Exercise input
Context: an optimization exercise on an open-source flow, tuned for small area, a short achievable clock period and few clock cycles per item. The choices shown serve that exercise and are no tape-out recipe.
Function was checked by simulation only, so behaviour that the tests miss may differ from the original.
No activity file was given, so power comes from the tool's default toggle rates.

**flow/design.v**
```verilog
package prt_pkg;
   localparam int TABLE_DEPTH_DEF = 16;
   localparam logic [1:0] CMD_ADD    = 2'd0;
   localparam logic [1:0] CMD_DELETE = 2'd1;
   localparam logic [1:0] CMD_COLL   = 2'd2;
   localparam logic [1:0] CMD_EXISTS = 2'd3;
   localparam logic [2:0] ST_OK       = 3'd0;
   localparam logic [2:0] ST_INVALID  = 3'd1;
   localparam logic [2:0] ST_COLLIDE  = 3'd2;
   localparam logic [2:0] ST_FULL     = 3'd3;
   localparam logic [2:0] ST_NOTFOUND = 3'd4;
   typedef struct packed {
      logic        proto;
      logic [15:0] start;
      logic [15:0] stop;
   } entry_type;
   typedef struct packed {
      logic overlap;
      logic exact;
   } match_type;
endpackage
module prt_cmp (
   input  prt_pkg::entry_type key,
   input  prt_pkg::entry_type entry,
   output prt_pkg::match_type match
);
   function automatic logic lt16(input logic [15:0] a, input logic [15:0] b);
      logic [15:0] lt, eq;
      lt = ~a & b;
      eq = ~(a ^ b);
      for (int w = 1; w < 16; w = w * 2) begin
         for (int i = 0; i < 16; i = i + 2 * w) begin
            lt[i] = lt[i + w] | (eq[i + w] & lt[i]);
            eq[i] = eq[i + w] & eq[i];
         end
      end
      lt16 = lt[0];
   endfunction
   logic same_proto;
   assign same_proto    = (entry.proto == key.proto);
   assign match.overlap = same_proto && lt16(entry.start, key.stop) && lt16(key.start, entry.stop);
   assign match.exact   = same_proto && (entry.start == key.start) && (entry.stop == key.stop);
endmodule
module prt_cmp_inv (
   input  prt_pkg::entry_type key,
   input  prt_pkg::entry_type entry,    
   output prt_pkg::match_type match
);
   prt_pkg::entry_type ent;
   assign ent = {entry.proto, ~entry.start, entry.stop};
   prt_cmp u_cmp (
      .key   (key),
      .entry (ent),
      .match (match)
   );
endmodule
module prt_table #(
   parameter int DEPTH = prt_pkg::TABLE_DEPTH_DEF
) (
   input  logic                 clock,
   input  logic                 reset,
   input  prt_pkg::entry_type   key1,        
   input  prt_pkg::entry_type   key2,        
   input  logic [DEPTH-1:0]     del_vec,     
   input  logic                 add_en,      
   input  logic                 del_en,      
   input  logic                 one_free,    
   output logic [DEPTH-1:0]     overlap,     
   output logic [DEPTH-1:0]     exact,       
   output logic [DEPTH-1:0]     first_free,
   output logic [DEPTH-1:0]     valid,
   output logic                 full
);
   logic [32:0]        mem [DEPTH];    
   prt_pkg::entry_type key2_st;
   assign key2_st = {key2.proto, ~key2.start, key2.stop};
   logic [DEPTH-1:0]   valid_ff, valid_in, keep;
   logic               full_ff;
   for (genvar i = 0; i < DEPTH; i++) begin : g_ent
      prt_pkg::match_type m;
      prt_pkg::entry_type ent;
      assign ent = mem[i];
      prt_cmp_inv u_cmp (
         .key   (key1),
         .entry (ent),
         .match (m)
      );
      assign overlap[i] = m.overlap && keep[i];
      assign exact[i]   = m.exact && keep[i];
      always_ff @(posedge clock) begin
         if (!valid_ff[i]) begin
            mem[i] <= key2_st;
         end
      end
   end
   always_comb begin
      logic seen;
      seen = 1'b0;
      for (int i = 0; i < DEPTH; i++) begin
         first_free[i] = !valid_ff[i] && !seen;
         seen          = seen || !valid_ff[i];
      end
   end
   assign full  = full_ff;
   assign valid = valid_ff;
   assign keep = valid_ff & ~del_vec;
   always_comb begin
      valid_in = keep;
      if (add_en) valid_in = valid_in | first_free;
   end
   always_ff @(posedge clock) begin
      if (reset) begin
         valid_ff <= '0;
         full_ff  <= 1'b0;
      end else begin
         valid_ff <= valid_in;
         full_ff  <= (full_ff && !del_en) || (add_en && one_free);
      end
   end
endmodule
module port_range_table_core #(
   parameter int DEPTH = prt_pkg::TABLE_DEPTH_DEF
) (
   input  logic        clock,
   input  logic        reset,
   input  logic        req_valid,
   output logic        req_ready,
   input  logic [1:0]  req_command,
   input  logic [15:0] req_first_port,
   input  logic [15:0] req_range_size,
   input  logic        req_protocol,
   output logic        rsp_valid,
   input  logic        rsp_ready,
   output logic [2:0]  rsp_status,
   output logic        rsp_hit,
   output logic [4:0]  rsp_entries_used
);
   localparam int CNT_W = $clog2(DEPTH + 1);
   localparam int QD    = 4;
   logic [16:0]        port_sum;
   logic               accept, pop;
   logic               v1_ff;
   logic [1:0]         cmd1_ff;
   logic               bad1_ff;
   prt_pkg::entry_type key1_ff;
   logic [DEPTH-1:0]   ov1;
   prt_pkg::match_type byp1;
   logic               bad2_ff;
   logic [1:0]         cmd2_ff;
   logic               is_add2_ff, is_del2_ff, is_rsp2_ff;
   prt_pkg::entry_type key2_ff;
   logic [DEPTH-1:0]   ov2_ff;
   logic               byp_ov2_ff, byp_ex2_ff;
   logic [DEPTH-1:0]   prev_add_ff;    
   logic [DEPTH-1:0]   valid, ov2, del_vec, first_free;
   logic               added_ff, ov_byp, ex_byp;
   logic [DEPTH-1:0]   ex1, ex2_ff, ex2;
   logic               any_ov, any_ex, full;
   logic               add_ok, del_ok;
   logic [2:0]         status_in;
   logic               hit_in;
   logic [CNT_W-1:0]   used_ff, used_in, used_up_ff, used_dn_ff, used_p2, used_m2;
   logic [8:0]         q_mem [QD];
   logic [8:0]         q_in;
   logic [2:0]         q_cnt_ff;       
   logic               q_nonempty_ff;
   logic [2:0]         inflight_ff;    
   logic               ready_ff;
   assign accept    = req_valid && req_ready;
   assign pop       = rsp_valid && rsp_ready;
   assign port_sum  = {1'b0, req_first_port} + {1'b0, req_range_size};
   always_ff @(posedge clock) begin
      if (reset) begin
         v1_ff       <= 1'b0;
         is_rsp2_ff  <= 1'b0;
         is_add2_ff  <= 1'b0;
         is_del2_ff  <= 1'b0;
         prev_add_ff <= '0;
         added_ff    <= 1'b0;
      end else begin
         v1_ff       <= accept;
         is_rsp2_ff  <= v1_ff;
         is_add2_ff  <= v1_ff && !bad1_ff && (cmd1_ff == prt_pkg::CMD_ADD);
         is_del2_ff  <= v1_ff && !bad1_ff && (cmd1_ff == prt_pkg::CMD_DELETE);
         prev_add_ff <= first_free & {DEPTH{add_ok}};
         added_ff    <= add_ok;
      end
   end
   always_ff @(posedge clock) begin
      cmd1_ff       <= req_command;
      bad1_ff       <= (req_range_size == 16'd0) || port_sum[16];
      key1_ff.proto <= req_protocol;
      key1_ff.start <= req_first_port;
      key1_ff.stop  <= port_sum[15:0];
   end
   prt_table #(
      .DEPTH(DEPTH)
   ) u_table (
      .clock      (clock),
      .reset      (reset),
      .key1       (key1_ff),
      .key2       (key2_ff),
      .del_vec    (del_vec),
      .add_en     (add_ok),
      .del_en     (del_ok),
      .one_free   (used_ff == CNT_W'(DEPTH - 1)),
      .overlap    (ov1),
      .exact      (ex1),
      .first_free (first_free),
      .valid      (valid),
      .full       (full)
   );
   prt_cmp u_byp (
      .key   (key1_ff),
      .entry (key2_ff),
      .match (byp1)
   );
   always_ff @(posedge clock) begin
      bad2_ff    <= bad1_ff;
      cmd2_ff    <= cmd1_ff;
      key2_ff    <= key1_ff;
      ov2_ff     <= ov1;
      ex2_ff     <= ex1;
      byp_ov2_ff <= byp1.overlap;
      byp_ex2_ff <= byp1.exact;
   end
   assign ov2     = ov2_ff;
   assign ex2     = ex2_ff;
   assign ov_byp  = byp_ov2_ff && added_ff;
   assign ex_byp  = byp_ex2_ff && added_ff;
   assign any_ov  = (|ov2) || ov_byp;
   assign any_ex  = (|ex2) || ex_byp;
   assign add_ok  = is_add2_ff && !any_ov && !full;
   assign del_ok  = is_del2_ff && any_ex;
   assign del_vec = (ex2 | (prev_add_ff & {DEPTH{byp_ex2_ff}})) & {DEPTH{is_del2_ff}};
   always_comb begin
      status_in = prt_pkg::ST_OK;
      hit_in    = 1'b0;
      if (bad2_ff) begin
         status_in = prt_pkg::ST_INVALID;
      end else begin
         case (cmd2_ff)
            prt_pkg::CMD_ADD: begin
               if (any_ov)     status_in = prt_pkg::ST_COLLIDE;
               else if (full)  status_in = prt_pkg::ST_FULL;
            end
            prt_pkg::CMD_DELETE: begin
               if (!any_ex)    status_in = prt_pkg::ST_NOTFOUND;
            end
            prt_pkg::CMD_COLL: hit_in = any_ov;
            default:           hit_in = any_ex;
         endcase
      end
   end
   assign used_p2 = used_ff + CNT_W'(2);
   assign used_m2 = used_ff - CNT_W'(2);
   always_comb begin
      used_in = used_ff;
      if (add_ok) begin
         used_in = used_up_ff;
      end else if (del_ok) begin
         used_in = used_dn_ff;
      end
   end
   always_ff @(posedge clock) begin
      if (reset) begin
         used_ff    <= '0;
         used_up_ff <= CNT_W'(1);
         used_dn_ff <= '1;
      end else if (add_ok) begin
         used_ff    <= used_up_ff;
         used_up_ff <= used_p2;
         used_dn_ff <= used_ff;
      end else if (del_ok) begin
         used_ff    <= used_dn_ff;
         used_up_ff <= used_ff;
         used_dn_ff <= used_m2;
      end
   end
   assign q_in = {status_in, hit_in, 5'(used_in)};
   always_ff @(posedge clock) begin
      for (int i = 0; i < QD; i++) begin
         if (pop) begin
            if (32'(i + 1) < 32'(q_cnt_ff)) begin
               q_mem[i] <= q_mem[i + 1 < QD ? i + 1 : i];
            end else if (32'(i + 1) == 32'(q_cnt_ff)) begin
               q_mem[i] <= q_in;
            end
         end else if (32'(i) >= 32'(q_cnt_ff)) begin
            q_mem[i] <= q_in;
         end
      end
   end
   always_ff @(posedge clock) begin
      if (reset) begin
         q_cnt_ff      <= '0;
         q_nonempty_ff <= 1'b0;
         inflight_ff   <= '0;
         ready_ff      <= 1'b0;
      end else begin
         q_cnt_ff      <= q_cnt_ff + 3'(is_rsp2_ff) - 3'(pop);
         q_nonempty_ff <= (q_cnt_ff + 3'(is_rsp2_ff) - 3'(pop)) != 3'd0;
         inflight_ff   <= inflight_ff + 3'(accept) - 3'(pop);
         ready_ff      <= (inflight_ff + 3'(accept) - 3'(pop)) < 3'(QD);
      end
   end
   assign req_ready = ready_ff;
   assign rsp_valid = q_nonempty_ff;
   assign {rsp_status, rsp_hit, rsp_entries_used} = q_mem[0];
endmodule
```
**flow/run.sh**
```bash
#!/bin/bash
# synth_recipe.tcl (not shown) runs the flow's synth.tcl, then flattens the netlist and writes it again
# the make line also repeats each setting of config.mk as NAME=value (left out here)
make -C /OpenROAD-flow-scripts/flow DESIGN_CONFIG=/design/flow/config.mk WORK_HOME=/design/flow/orfs CLKGATE_MAP_FILE= SYNTH_SCRIPT=/design/flow/synth_recipe.tcl finish
```
**flow/config.mk**
```make
export PLATFORM = sky130hd
export DESIGN_NAME = port_range_table_core
export DESIGN_NICKNAME = port_range_table_core
export VERILOG_FILES = /design/flow/design.v
export SDC_FILE = /design/flow/constraint.sdc
export NUM_CORES = 4
export LEC_CHECK = 0
export CAP_MARGIN = 20
export CORE_MARGIN = 2
export CORE_UTILIZATION = 60
export CTS_BUF_LIST = sky130_fd_sc_hd__clkbuf_8 sky130_fd_sc_hd__clkbuf_16
export CTS_CLUSTER_DIAMETER = 60
export CTS_CLUSTER_SIZE = 20
export SETUP_SLACK_MARGIN = 3.0
export SLEW_MARGIN = 20
```
**flow/constraint.sdc**
```tcl
create_clock -name core_clock -period 5.0 [get_ports {clock}]
set_input_delay 1.0000 -clock core_clock [delete_from_list [all_inputs] [get_ports {clock}]]
set_output_delay 1.0000 -clock core_clock [all_outputs]
set_load 0.01 [all_outputs]
```
==> run notes, run 1 <==
- Arrival time worst endpoint: 3.00 ns
- Largest net degree at the start of global routing: 36
- Register cell area after layout: 20,400 µm²
- Antenna viol nets, final: 0
- Clock edge transition at the registers on the reported setup and hold paths: 0.08 ns
- Synth Cell Area: 39,800 µm²
- Clock Path Buffers: 3
- Yosys cell types: 63
- Share of post-route cells with drive strength above 1: 0.209
- Chip width: 262 µm
- Required @ worst endpoint: 5.56 ns
- Gr usage total: 0.445
- Register bit total from synthesis: 730
- Post-synthesis net count: 3,783
- CP endpoint kind: register
- Peak fanout along the critical path: 17
- Core Rows: 94
- Sinks on Clock Net: 730
- Htree depth: 2
- Router iterations before antenna repair: 5
- GRT overflow: 0
- P_sw: 6.73 mW
- Met3 wire length: 21,900 µm
- Post-DP HPWL: 87,900 µm
- Initial DRC count: 4,524
- Starting Density: 0.605
- EDFF count, synth: 564
- I/O pins: 50
- Fin util: 0.733
- Synth-to-Final Area Change: 21.1%
- Final hold violations: 0
- Mapped Cells: 3,206
- Commonest cells in the netlist: edfxtp_1 (564), ha_1 (535), xnor2_1 (290), xor2_1 (286), dfxtp_1 (166)
- Status: finished clean
- Average cell area after synthesis: 12.4 µm²
- Final WL: 153,000 µm
- Sequential Power Share: 0.439
- Worst vdd ir: 0.382 mV
- Asr flop ratio synth: 0
- Setup TNS: 0 ns
- Clock power frac: 0.260
- Core area: 65,700 µm²
- Setup WS post-layout: 2.56 ns
- Multi-input combinational cell area: 20,600 µm²
- P_int: 12.4 mW
- Initial antenna violation count: 9
- Post-DR wirelength/cell: 34.5 µm
- Pre-CTS setup slack: 1.56 ns
- Hold crit path type: register to register
- Slew Limit Fails: 0
- DR vias: 30,930
- Min cycle time layout: 2.44 ns
- Synth warnings: 5
- First-pass GRT wire length: 212,000 µm
- CP Launch Type: register
- Pleak: 19.4 nW
- Setup Crit Path Kind: register to register
- Num CTS Buffers: 57
- Vias in the first global route: 30,321
- Largest cells by area after synthesis: edfxtp_1 (43%), ha_1 (17%), dfxtp_1 (8.4%), xnor2_1 (6.4%), xor2_1 (6.3%)
- Fin nets: 4,104
- Setup violations, final: 0
- Count leader, synth: edfxtp_1
- WL met2: 63,900 µm
- Slew headroom: 0.278
- DR vias/cell: 6.96
- Synth Flop Type: edfxtp_1
- Fillers: 4,331
- RSZ-0062 raised after global routing: yes
- FMAX: 411 MHz
- IO buf count: 49
- Yosys top cell area share: 0.426
- Largest area contributor in the netlist: edfxtp_1
- CTS tree: done
- Insertion delay of the later-clocked pin in the worst-skew pair: 0.68 ns
- Post-route cell area: 48,200 µm²
- Sw Ratio: 0.353
- Power per cell area: 396 nW/µm²
- Root Driver: clkbuf_16
- Comb pwr share: 0.302
- Routability Congestion: 0.957
- Max Cap Violations: 0
- Met1 WL: 55,000 µm
- Fin Clk Skew: 0.0305 ns
- Worst slew pin tran: 1.08 ns
- Top layer in use: met5
- Post-synthesis sequential area ratio: 0.509
- Post-route clock period utilization: 0.487
- Die area: 68,400 µm²
- DIE HEIGHT: 262 µm
- Placed cell area: 42,300 µm²
- DR DRC count: 0
[kinds of logic after synthesis]
family,synth area share
xor gates and xnor gates,0.127
buffers and inverters,0.0166
DFF,0.509
AOI/OAI and AO/OA,0.0930
muxes,0.00192
and+or+nand+nor,0.0827
adders and majority gates,0.170
[path summary, 6_finish.rpt]
path	from	to	slack (ns)	depth (start not counted)
worst max-delay path	key2_ff[29]	byp_ov2_ff	2.56	7
worst max register to register	key2_ff[29]	byp_ov2_ff	2.56	7
worst min register to register	cmd1_ff[1]	cmd2_ff[1]	0.39	0
worst min-delay path	cmd1_ff[1]	cmd2_ff[1]	0.39	0
[area by class of cell]
| class | count | share of cell area |
|---|---|---|
| Multi-Input combinational cell | 2307 | 0.428 |
| Sequential cell | 730 | 0.423 |
| Timing Repair Buffer | 347 | 0.0762 |
| Clock buffer | 63 | 0.0320 |
| Tap cell | 864 | 0.0224 |
| Clock inverter | 44 | 0.00964 |
| Inverter | 84 | 0.00821 |
| Antenna cell | 8 | 0.000416 |
[worst max-delay path, cell delays in order, from the launching register on]
cell and delay [ns]:
dfxtp_1 0.34, inv_2 0.77, ha_1 0.42, a21o_1 0.19, a21o_1 0.17, a21oi_1 0.19, and3b_1 0.18, a211oi_1 0.06
[sequential cells by signal (all words and copies together) (netlist names), 2 cells and up]
register          count
key1_ff              33
cmd1_ff               2
used_ff               5
q_mem                36
q_cnt_ff              3
u_table.valid_ff     16
used_dn_ff            4
cmd2_ff               2
prev_add_ff          16
ex2_ff               16
ov2_ff               16
u_table.mem         528
inflight_ff           3
used_up_ff            5
key2_ff              33
[cell usage in the layout, fill, tap and decap left out, drive strengths merged, types with 33 or more instances in the layout]
cell type	instances
edfxtp	564
ha	535
buf	319
xnor2	290
xor2	286
dfxtp	166
a21oi	149
nor4	137
nor2	126
nand4	118
o21ai	108
nand2	106
a21o	101
inv	82
clkbuf	68
nor3	40
a31oi	33
[per-layer routing]
metal,vias to the layer above,track usage
met5,-,0
met4,6,0.298
met3,654,0.127
met2,2397,0.644
met1,15083,0.582
li1,12790,-
[what timing repair did]
action | 4_1_cts | 5_1_grt
buffers inserted | 167 | 34
resized for setup | 390 | 164
endpoints found under the setup margin | 180 | 139
gates cloned | 4 | 2
pin swaps | 112 | 98
hold buffers | 0 | 0
[power groups by stage]
stage / clock, mW / combinational, mW / sequential, mW
6_report: 4.96 / 5.76 / 8.38
5_1_grt: 5.17 / 6.11 / 8.42
4_1_cts: 4.97 / 5.33 / 8.32
3_5_place_dp: 0 / 4.49 / 8.68
3_3_place_gp: 0 / 4.33 / 8.66
2_1_floorplan: 0 / 2.98 / 8.17
[per-stage QoR]
stage | std cells | hold WS (ns) | total power, mW
after floorplan | 3206 | 0.326 | 11.2
after global placement | 4125 | 0.390 | 13.0
after detailed placement | 4125 | 0.391 | 13.2
after CTS | 4403 | 0.403 | 18.6
after global routing | 4439 | 0.402 | 19.7
final | 4447 | 0.392 | 19.1
Testbench counts, summed over its fixed seeds: cycles 12,024, items 12,000.
==> run 2, diff against run 1 <==
--- a/flow/config.mk
+++ b/flow/config.mk
@@ -11,5 +11,6 @@
 export CTS_BUF_LIST = sky130_fd_sc_hd__clkbuf_8 sky130_fd_sc_hd__clkbuf_16
 export CTS_CLUSTER_DIAMETER = 60
 export CTS_CLUSTER_SIZE = 20
-export SETUP_SLACK_MARGIN = 3.0
+export GPL_ROUTABILITY_DRIVEN = 0
+export SETUP_SLACK_MARGIN = 2.8
 export SLEW_MARGIN = 20
==> run 2 against run 1 <==
Compared with the run above:
- still clean on timing, DRC and antenna
- critical path depth rose by 3
- sequential cell count did not move
- hold slack improved by 0.033 ns
- first-iteration DRC count fell by 3.8%
- routed wire length fell by 2.4%
- area after synthesis did not move
- critical path type unchanged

Exercise description
From the records above, retype only the lines starting at the line that contains "- Pre-CTS setup slack: 1.56 ns" and ending at the line that contains "- WL met2: 63,900 µm", both included.

Task result
- Pre-CTS setup slack: 1.56 ns
- Hold crit path type: register to register
- Slew Limit Fails: 0
- DR vias: 30,930
- Min cycle time layout: 2.44 ns
- Synth warnings: 5
- First-pass GRT wire length: 212,000 µm
- CP Launch Type: register
- Pleak: 19.4 nW
- Setup Crit Path Kind: register to register
- Num CTS Buffers: 57
- Vias in the first global route: 30,321
- Largest cells by area after synthesis: edfxtp_1 (43%), ha_1 (17%), dfxtp_1 (8.4%), xnor2_1 (6.4%), xor2_1 (6.3%)
- Fin nets: 4,104
- Setup violations, final: 0
- Count leader, synth: edfxtp_1
- WL met2: 63,900 µm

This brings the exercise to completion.